### Action item
Output every line below without omitting or altering anything.
### Data shown
<file path="config.mk">
export PLATFORM = sky130hd
export DESIGN_NAME = decode_miinst_queue
export DESIGN_NICKNAME = d
export VERILOG_FILES = /design/src/rtl/decode_miinst_queue.sv
export SDC_FILE = /design/constraint.sdc
export NUM_CORES = 1
export LEC_CHECK = 0
export CAP_MARGIN = 10
export CORE_MARGIN = 3
export CORE_UTILIZATION = 35
export DETAILED_ROUTE_END_ITERATION = 10
export GPL_TIMING_DRIVEN = 0
export SYNTH_ARGS = -nofsm -noshare
export SYNTH_HDL_FRONTEND = slang
export SYNTH_SLANG_ARGS = --single-unit
</file>
<file path="constraint.sdc">
create_clock -name clk -period 6.5 [get_ports clk]
set_clock_uncertainty 0.15 [all_clocks]
set_input_delay 1.3 -clock clk [delete_from_list [all_inputs] [get_ports clk]]
set_output_delay 1.3 -clock clk [all_outputs]
set_load 0.02 [all_outputs]
</file>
######
### Answer box
<file path="config.mk">
export PLATFORM = sky130hd
export DESIGN_NAME = decode_miinst_queue
export DESIGN_NICKNAME = d
export VERILOG_FILES = /design/src/rtl/decode_miinst_queue.sv
export SDC_FILE = /design/constraint.sdc
export NUM_CORES = 1
export LEC_CHECK = 0
export CAP_MARGIN = 10
export CORE_MARGIN = 3
export CORE_UTILIZATION = 35
export DETAILED_ROUTE_END_ITERATION = 10
export GPL_TIMING_DRIVEN = 0
export SYNTH_ARGS = -nofsm -noshare
export SYNTH_HDL_FRONTEND = slang
export SYNTH_SLANG_ARGS = --single-unit
</file>
<file path="constraint.sdc">
create_clock -name clk -period 6.5 [get_ports clk]
set_clock_uncertainty 0.15 [all_clocks]
set_input_delay 1.3 -clock clk [delete_from_list [all_inputs] [get_ports clk]]
set_output_delay 1.3 -clock clk [all_outputs]
set_load 0.02 [all_outputs]
</file>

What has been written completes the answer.